I disagree here.  This bug isn't really to do with fuzzing; it's to do
with our APIs being able to get/set vCPU state correctly, and fuzzing is
the example which demonstrated the breakage.

This will also cause very subtle bugs for the guest-transparent
migration work, and the live update work, both of which want to shift
vcpu state behind a VM which hasn't actively entered Xen via hypercall.

(Quick tangent.  Seriously, can the SDM be fixed so it actually
enumerates the Activity States.)

Xen doesn't currently support any situation where Intel's idea of
Activity State is anything other than 0.  This in turn is buggy, because
we don't encode VPF_blocked anywhere.  An activity state of hlt might
not be best place to encode this, because notably absent from Intel's
activity state is mwait.  We'll also terminate things like schedop_poll
early.

Next, AMD does have various fields from interruptibility.  If you want
me to write the patch then fine, but they should not be excluded from a
patch like this.  AMD do not have separate bits for STI and MovSS, due
to microarchitectural differences, but the single INTERRUPT_SHADOW bit
does need managing, as does the blocked-by-NMI bit which is emulated on
SVM and older Intel CPUs.

Minor tangent, blocked-by-SMI needs cross-linking with vm-entry
controls, so I'm not sure it is something we ought to expose.

Next, it turns out that MSR_DEBUGCTL isn't included anywhere (not even
the MSR list).  It is important, because it forms part of the VMEntry
cross-check with PENDING_DBG and TF.

Next, we also don't preserve PDPTRs.  This is another area where Intel
and AMD CPUs behave differently, but under Intel's architecture, the
guest kernel can clobber the 32bit PAE block of pointers and everything
will function correctly until the next mov into cr3.  There are
definitely bugs in Xen's emulated pagewalk in this area.

So there are a lot of errors with hvm_hw_cpu and I bet I haven't found
them all.

As discussed at multiple previous XenSummits, the current load/save mess
needs moving out of Xen, and that would be the correct time to fix the
other errors, but it probably is too much for this case.

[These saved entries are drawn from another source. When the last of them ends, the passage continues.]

From an optimization exercise on the open Yosys and OpenROAD flow, aimed at a short achievable clock period and few clock cycles per item; shortcuts taken in it are not production practice.
RTL that was checked went through simulation tests only; none was proved equivalent to the original.
For runs 1 to 3 and 6, only the layout was checked, not whether the RTL still works.

--- flow/config.mk ---
export PLATFORM = sky130hd
export DESIGN_NAME = riscv_crypto_sha256_msched
export DESIGN_NICKNAME = riscv_crypto_sha256_msched
export VERILOG_FILES = /design/flow/design.v
export SDC_FILE = /design/flow/constraint.sdc
export NUM_CORES = 4
export LEC_CHECK = 0
export ABC_CLOCK_PERIOD_IN_PS = 1200
export CAP_MARGIN = 20
export CORE_MARGIN = 2
export CORE_UTILIZATION = 40
export SETUP_SLACK_MARGIN = 5
export SLEW_MARGIN = 20
--- flow/constraint.sdc ---
create_clock -name core_clock -period 8.0 [get_ports {clk}]
set_input_delay 1.6000 -clock core_clock [delete_from_list [all_inputs] [get_ports {clk}]]
set_output_delay 1.6000 -clock core_clock [all_outputs]
set_load 0.01 [all_outputs]
--- flow/design.v ---
module riscv_crypto_sha256_msched (
  input  logic        clk,
  input  logic        rst,
  input  logic        in_valid,
  output logic        in_ready,
  input  logic [31:0] in_data,
  output logic        out_valid,
  input  logic        out_ready,
  output logic [31:0] out_data,
  output logic [5:0]  out_idx,
  output logic        out_last,
  output logic        busy
);
  localparam int DIN = 2;
  function automatic logic [31:0] sig0(input logic [31:0] x);
    sig0 = {x[6:0], x[31:7]} ^ {x[17:0], x[31:18]} ^ {3'b000, x[31:3]};
  endfunction
  function automatic logic [31:0] sig1(input logic [31:0] x);
    sig1 = {x[16:0], x[31:17]} ^ {x[18:0], x[31:19]} ^ {10'b0, x[31:10]};
  endfunction
  function automatic logic [31:0] ks_add(input logic [31:0] a, input logic [31:0] b);
    logic [31:0] g, p, gn, pn;
    g = a & b;
    p = a ^ b;
    for (int l = 0; l < 5; l++) begin
      for (int i = 0; i < 32; i++) begin
        if (i >= (1 << l)) begin
          gn[i] = g[i] | (p[i] & g[i - (1 << l)]);
          pn[i] = p[i] & p[i - (1 << l)];
        end else begin
          gn[i] = g[i];
          pn[i] = p[i];
        end
      end
      g = gn;
      p = pn;
    end
    ks_add = a ^ b ^ {g[30:0], 1'b0};
  endfunction
  logic [31:0] fifo_q [DIN];
  logic [1:0]  f_wp_q, f_rp_q;
  logic [2:0]  f_cnt_q, f_cnt_d;
  logic        f_ne_q;
  logic        f_le1_q, f_le2_q;  
  logic        in_ready_d;
  logic        in_nrdy_q;      
  logic        in_rdy_q;       
  logic [3:0]  in_cnt_q;
  logic        in15_q;         
  logic        in_hs, ld_in;
  logic [31:0] head;
  logic [31:0] win_q [16];     
  logic [5:0]  n_q, n_d;       
  logic [31:0] bp_q, bg_q;     
  logic        bv_q, bv_d;     
  logic [31:0] x_q;            
  logic [31:0] y_q;            
  logic        adv_q, adv_d;   
  logic        bld_q;          
  logic        bsel_q;         
  logic [31:0] s1w;
  logic [31:0] c_g[6], c_p[6], w_sum;
  logic [4:0]  lag_q, lag_d, lag_t, lag_n;  
  logic        nz_q;           
  logic        l15_q, l16_q;   
  logic [15:0] sel_q;          
  logic [31:0] rd_word;
  logic        ov_port_q, ovn_q, ov_i;
  logic [31:0] out_data_q;
  logic [5:0]  out_idx_q, m_q;
  logic        out_last_q, olh_q;
  logic        m63_q;          
  logic        take;
  logic [1:0]  pend_q, pend_d;
  logic        pend_eq1_q, pend_ge2_q;
  logic        busy_q, busy_d;
  logic        inc, dec;
  assign in_hs = in_valid & in_rdy_q;
  assign head  = fifo_q[f_rp_q];
  assign ld_in = bld_q & bsel_q & f_ne_q;
  assign s1w = sig1(win_q[0]);
  always_comb begin
    c_g[0] = bg_q;
    c_p[0] = bp_q;
    for (int l = 0; l < 5; l++) begin
      for (int i = 0; i < 32; i++) begin
        if (i >= (1 << l)) begin
          c_g[l+1][i] = c_g[l][i] | (c_p[l][i] & c_g[l][i - (1 << l)]);
          c_p[l+1][i] = c_p[l][i] & c_p[l][i - (1 << l)];
        end else begin
          c_g[l+1][i] = c_g[l][i];
          c_p[l+1][i] = c_p[l][i];
        end
      end
    end
    w_sum = bp_q ^ {c_g[5][30:0], 1'b0};
  end
  assign ov_i = ~ovn_q;
  assign take = nz_q & (~ov_i | out_ready);
  always_comb begin
    rd_word = 32'd0;
    for (int i = 0; i < 16; i++) rd_word = rd_word | ({32{sel_q[i]}} & win_q[i]);
  end
  always_comb begin
    f_cnt_d = f_cnt_q + {2'b00, in_hs} - {2'b00, ld_in};
    n_d     = n_q + {5'd0, adv_q};
    bv_d    = bld_q ? (~bsel_q | f_ne_q) : bv_q;
    lag_t   = adv_q ? lag_q : lag_q - 5'd1;
    lag_n   = adv_q ? lag_q + 5'd1 : lag_q;
    lag_d   = take ? lag_t : lag_n;
    adv_d   = bv_d & ~(take ? 1'b0 : ((l15_q & adv_q) | l16_q));
    inc     = in_hs & in15_q;
    dec     = ov_i & out_ready & olh_q;
    pend_d  = pend_q + {1'b0, inc} - {1'b0, dec};
    busy_d  = inc | pend_ge2_q | (pend_eq1_q & ~dec);
    case ({ld_in, in_hs})
      2'b10:   in_ready_d = f_le2_q;
      2'b01:   in_ready_d = ~f_ne_q;
      default: in_ready_d = f_le1_q;
    endcase
    in_ready_d = in_ready_d | ~busy_d;
  end
  always_ff @(posedge clk or posedge rst) begin
    if (rst) begin
      f_wp_q      <= 2'd0;
      f_rp_q      <= 2'd0;
      f_cnt_q     <= 3'd0;
      f_ne_q      <= 1'b0;
      f_le1_q     <= 1'b1;
      f_le2_q     <= 1'b1;
      in_nrdy_q   <= 1'b0;
      in_rdy_q    <= 1'b1;
      in_cnt_q    <= 4'd0;
      in15_q      <= 1'b0;
      n_q         <= 6'd0;
      bv_q        <= 1'b0;
      adv_q       <= 1'b0;
      bld_q       <= 1'b1;
      bsel_q      <= 1'b1;
      lag_q       <= 5'd0;
      nz_q        <= 1'b0;
      l15_q       <= 1'b0;
      l16_q       <= 1'b0;
      sel_q       <= 16'd0;
      ov_port_q   <= 1'b0;
      ovn_q       <= 1'b1;
      olh_q       <= 1'b0;
      m_q         <= 6'd0;
      m63_q       <= 1'b0;
      pend_q      <= 2'd0;
      pend_eq1_q  <= 1'b0;
      pend_ge2_q  <= 1'b0;
      busy_q      <= 1'b0;
    end else begin
      if (in_hs) f_wp_q <= (f_wp_q == 2'(DIN - 1)) ? 2'd0 : f_wp_q + 2'd1;
      if (ld_in) f_rp_q <= (f_rp_q == 2'(DIN - 1)) ? 2'd0 : f_rp_q + 2'd1;
      f_cnt_q    <= f_cnt_d;
      f_ne_q     <= (f_cnt_d != 3'd0);
      f_le1_q    <= (f_cnt_d <= 3'd1);
      f_le2_q    <= (f_cnt_d <= 3'd2);
      in_nrdy_q  <= ~in_ready_d;
      in_rdy_q   <= in_ready_d;
      if (in_hs) begin
        in_cnt_q <= in_cnt_q + 4'd1;
        in15_q   <= (in_cnt_q == 4'd14);
      end
      n_q        <= n_d;
      bv_q       <= bv_d;
      adv_q      <= adv_d;
      bld_q      <= adv_d | ~bv_d;
      bsel_q     <= ~adv_d | (n_d < 6'd15) | (n_d == 6'd63);
      lag_q      <= lag_d;
      nz_q       <= take ? (lag_t != 5'd0) : (lag_n != 5'd0);
      l15_q      <= take ? (lag_t == 5'd15) : (lag_n == 5'd15);
      l16_q      <= take ? 1'b0 : (lag_n == 5'd16);
      if (take) begin
        if (~adv_q) sel_q <= {1'b0, sel_q[15:1]};
      end else begin
        if (adv_q)  sel_q <= {sel_q[14:0], ~nz_q};
      end
      ov_port_q  <= take | (ov_i & ~out_ready);
      ovn_q      <= ~(take | (ov_i & ~out_ready));
      if (take) begin
        olh_q    <= m63_q;
        m_q      <= m_q + 6'd1;
        m63_q    <= (m_q == 6'd62);
      end
      pend_q     <= pend_d;
      pend_eq1_q <= (pend_d == 2'd1);
      pend_ge2_q <= pend_d[1];
      busy_q     <= busy_d;
    end
  end
  always_ff @(posedge clk) begin
    if (in_hs) fifo_q[f_wp_q] <= in_data;
    if (take) begin
      out_data_q <= rd_word;
      out_idx_q  <= m_q;
      out_last_q <= m63_q;
    end
    if (bld_q) begin
      bp_q <= bsel_q ? head  : (s1w ^ x_q);
      bg_q <= bsel_q ? 32'd0 : (s1w & x_q);
    end
    if (adv_q) begin
      win_q[0] <= w_sum;
      for (int i = 1; i < 16; i++) win_q[i] <= win_q[i-1];
      x_q <= ks_add(y_q, win_q[4]);
      y_q <= ks_add(sig0(win_q[11]), win_q[12]);
    end
  end
  assign in_ready  = ~in_nrdy_q;
  assign out_valid = ov_port_q;
  assign out_data  = out_data_q;
  assign out_idx   = out_idx_q;
  assign out_last  = out_last_q;
  assign busy      = busy_q;
endmodule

At a minimum, there shouldn't be a VMX specific union, because we are
talking about architecture-agnostic properties of the vCPU.  It's fine
for the format to follow Intel's bit layout for the subset of bits we
tolerate saving/restoring, but this needs discussing in the header, and
needs rejecting on set.  An extra check/reject is 0% overhead for
forking, so I don't find that a credible argument against doing it.

I'm not sure if we want to include the activity state at the moment
without a better idea of how to encode VPF_blocked, but I think DEBUGCTL
does need including.  This in turn involves transmitting the LBR MSRs too.